Bibi: Both paintings and prints can gain value with time if we are talking about investment here, but really, at the end of the day, what matters is to buy what you fall in love with, regardless of the medium. 

I support my art-making with working a moving job in Philadelphia. Ninety-five percent of the homes I’ve worked in have the same picture from Target or Ikea. More often than I’d like, I hear people say “Please be careful with that painting!” How do you convince young collectors to purchase affordable art from emerging artists rather than wall-hangings from department stores?
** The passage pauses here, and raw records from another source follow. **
[config.mk]
export PLATFORM = sky130hd
export DESIGN_NAME = mem_rr_arbiter_flat
export DESIGN_NICKNAME = d
export VERILOG_FILES = /design/src/rtl/mem_rr_arbiter_pkg.sv /design/src/rtl/mem_rr_arbiter_if.sv /design/src/rtl/mem_rr_arbiter.sv /design/src/flat_wrapper.sv
export SDC_FILE = /design/constraint.sdc
export NUM_CORES = 1
export LEC_CHECK = 0
export CORE_MARGIN = 10
export CORE_UTILIZATION = 29
export CTS_CLUSTER_DIAMETER = 80
export CTS_CLUSTER_SIZE = 8
export DETAILED_ROUTE_END_ITERATION = 10
export GPL_ROUTABILITY_DRIVEN = 0
export SLEW_MARGIN = 20
export SYNTH_ARGS = -nofsm -noshare
export SYNTH_HDL_FRONTEND = slang
export SYNTH_SLANG_ARGS = --single-unit
[constraint.sdc]
create_clock -name clock -period 5.65 [get_ports clock]
set_input_delay 1.4125 -clock clock [delete_from_list [all_inputs] [get_ports clock]]
set_output_delay 1.4125 -clock clock [all_outputs]
set_load 0.1 [all_outputs]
Conner: You don’t. When people ask me what I do and I tell them I work in the art world, most reactions are quite animated: “Wow, that’s interesting,” or “Oh!” These responses always reminds me that education is very important. Helping people understand the value of art is a large part of what we do because many people simply don’t know enough about it. So, convincing someone to buy from one venue and not that one or this kind of art and not that is a process, and one that can’t be forced, but, I believe, learned with at least some initial interest or curiosity.  

As an emerging artist, how do I get my work seen by curators at contemporary art museums? Would sending curators a link to my Instagram page be considered acceptable? 

Bibi: It all comes down to two things: talent and network. Without talent, it’s hard to make it in this world. And equally, without the right connections, it is almost impossible to get to the forefront of the art world. Instagram has proven to be a very rich platform for artists, curators, and collectors alike. Many galleries find their artists by surfing social media. And many deals, even at record prices, have been made through Instagram. There’s no harm in connecting through people virtually and sharing your art with them, but many others might do the same, so you should find a way to connect with that curator in a different way so they remember you. And then step away from your phone, too, and try to meet them in person or at openings. That always helps. 

I’ve been collecting art for a long time, and now my family claims that my lifestyle is bordering on hoarding. I love each and every piece I own, and there is a story behind each one. It’s become an all-consuming activity to search for the next perfect piece. But I am of the firm belief that a true collector never sells. Do you have any advice on how I can control my impulses when collecting, and what are your thoughts on selling work? 

Conner: We’ve worked with many people who are very earnest collectors, and still able to sell art from their collection. I don’t believe selling makes them any less a collector, or any less connected or passionate about the artists, their work, and why they acquired the works in the first place. Eventually, the art will outlive us and it will be passed down or sold, and quite possibly to someone who loves it as much, or more. 

Bibi: In one of the first projects I worked on in 2009, I helped one of the most important Middle Eastern art collectors archive their entire collection. Over 2,500 works, spanning over centuries, and mostly works of great value. While we were going through their storage, I found myself in a room where there were different compartments—one was filled with zippo lighters, the other with different types of pens, another one with all types of musical boxes. I was stunned. Everything was very organized, and did not feel like hoarding. And that collector told me: “If you have the heart of a collector, you will always find new things to collect.” In fact, I found out later that he also owned one of the largest collections of vintage cars! So do collect, but buy wisely. 

Conner: As for trying to control your collecting impulses, all I can say is: I understand.

Is there a database of any kind where one could research in what gallery, museum, institution, or private collection a particular work may be? 

Editor’s note: Not to our knowledge, but you should check out the Artnet Price Database if you’re interested in learning more about the art market!  

Bibi: And we are always here to help if we can!